Discovering the Complexity of eRosita Bubbles: New Evidence From Astronomers

In a study recently published innatural astronomya team led by scientists from Ohio State University was able to show that the shells of these structures – dubbed “eRosita bubbles” following being discovered by the eRosita X-ray telescope – are more complex than previously thought.

Although they bear a striking similarity in shape to Fermi bubbles, eRosita bubbles are larger and more energetic than their counterparts. Known collectively as “galactic bubbles” due to their size and location, they provide an exciting opportunity to study the history of star formation and reveal new clues regarding the birth of the Milky Way. said Anjali Gupta, lead author of the study and a former postdoctoral researcher at Ohio State who is now a professor of astronomy at Columbus State Community College.

These bubbles exist in the gas that surrounds galaxies, an area called the circumgalactic medium.

“Our goal was really to learn more regarding the circumgalactic medium, a very important place to understand how our galaxy formed and evolved,” Gupta said. “A lot of the regions we were studying were in the bubble region, so we wanted to see how different the bubbles were compared to the regions away from the bubble.”

Previous studies had assumed that these bubbles were heated by the gas shock as it blows outward from the galaxy, but the main findings of this paper suggest that the temperature of the gas inside the bubbles is not significantly different from the area outside.

“We were surprised to find that the temperature inside the bubble region and outside the bubble region was the same,” Gupta said. Moreover, the study demonstrates that these bubbles are so bright because they are filled with extremely dense gas, not because they are at higher temperatures than the surrounding medium.

Gupta and Smita Mathur, co-author of the study and professor of astronomy at Ohio State, made their analysis using observations made by the Suzaku satellite, a collaborative mission between NASA and the Japan Space Agency. aerospace exploration.

By analyzing 230 archival observations made between 2005 and 2014, the researchers were able to characterize the diffuse emission – the electromagnetic radiation of very low density gases – from the galactic bubbles, as well as from the other hot gases that surround them.

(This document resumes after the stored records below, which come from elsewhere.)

<file path="config.mk">
export PLATFORM = sky130hd
export DESIGN_NAME = mv_median_predictor
export DESIGN_NICKNAME = d
export VERILOG_FILES = /design/src/hw/rtl/mvp_pkg.sv /design/src/hw/rtl/mvp_decode.sv /design/src/hw/rtl/mvp_compare.sv /design/src/hw/rtl/mvp_select.sv /design/src/hw/rtl/mv_median_predictor.sv
export SDC_FILE = /design/constraint.sdc
export NUM_CORES = 1
export LEC_CHECK = 0
export ABC_CLOCK_PERIOD_IN_PS = 4200
export BUFFER_PORTS_ARGS = -buffer_cell sky130_fd_sc_hd__buf_2
export CAP_MARGIN = 20
export CORE_AREA = 2 2 227 229
export DETAILED_ROUTE_END_ITERATION = 8
export DIE_AREA = 0 0 229 231
export PLACE_DENSITY_LB_ADDON = 0.3
export SLEW_MARGIN = 20
export SYNTH_ARGS = -nofsm -noshare
export SYNTH_HDL_FRONTEND = slang
export SYNTH_HIERARCHICAL = 1
export SYNTH_SLANG_ARGS = --single-unit
</file>
<file path="constraint.sdc">
create_clock -name clk -period 4.2 [get_ports clk]
set_clock_uncertainty 0.2 [all_clocks]
set_input_delay 0.42 -clock clk [delete_from_list [all_inputs] [get_ports clk]]
set_output_delay 0.42 -clock clk [all_outputs]
set_load 0.005 [all_outputs]
</file>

Although the origin of these bubbles has been debated in the scientific literature, this study is the first that begins to settle it, Mathur said. While the team found an abundance of non-solar neon-oxygen and magnesium-oxygen ratios in the shells, their findings strongly suggest that the galactic bubbles were originally formed by nuclear star-forming activity or by the injection of energy by massive stars and other types. astrophysical phenomena, rather than by the activities of a supermassive black hole.

“Our data supports the theory that these bubbles are most likely formed due to intense star-forming activity at the galactic center, as opposed to black hole activity occurring at the galactic center,” Mathur said. To further investigate the implications their discovery might have for other aspects of astronomy, the team hopes to use new data from other upcoming space missions to continue characterizing the properties of these bubbles, as well as work on new ways to analyze the data they already have. .

“Scientists really need to understand the formation of the bubble structure, so by using different techniques to improve our models, we can better constrain the temperature and emission measurements we’re looking for,” Gupta said.

Other co-authors were Joshua Kingsbury and Sanskriti Das from Ohio State and Yair Krongold from the National Autonomous University of Mexico. This work was supported by NASA.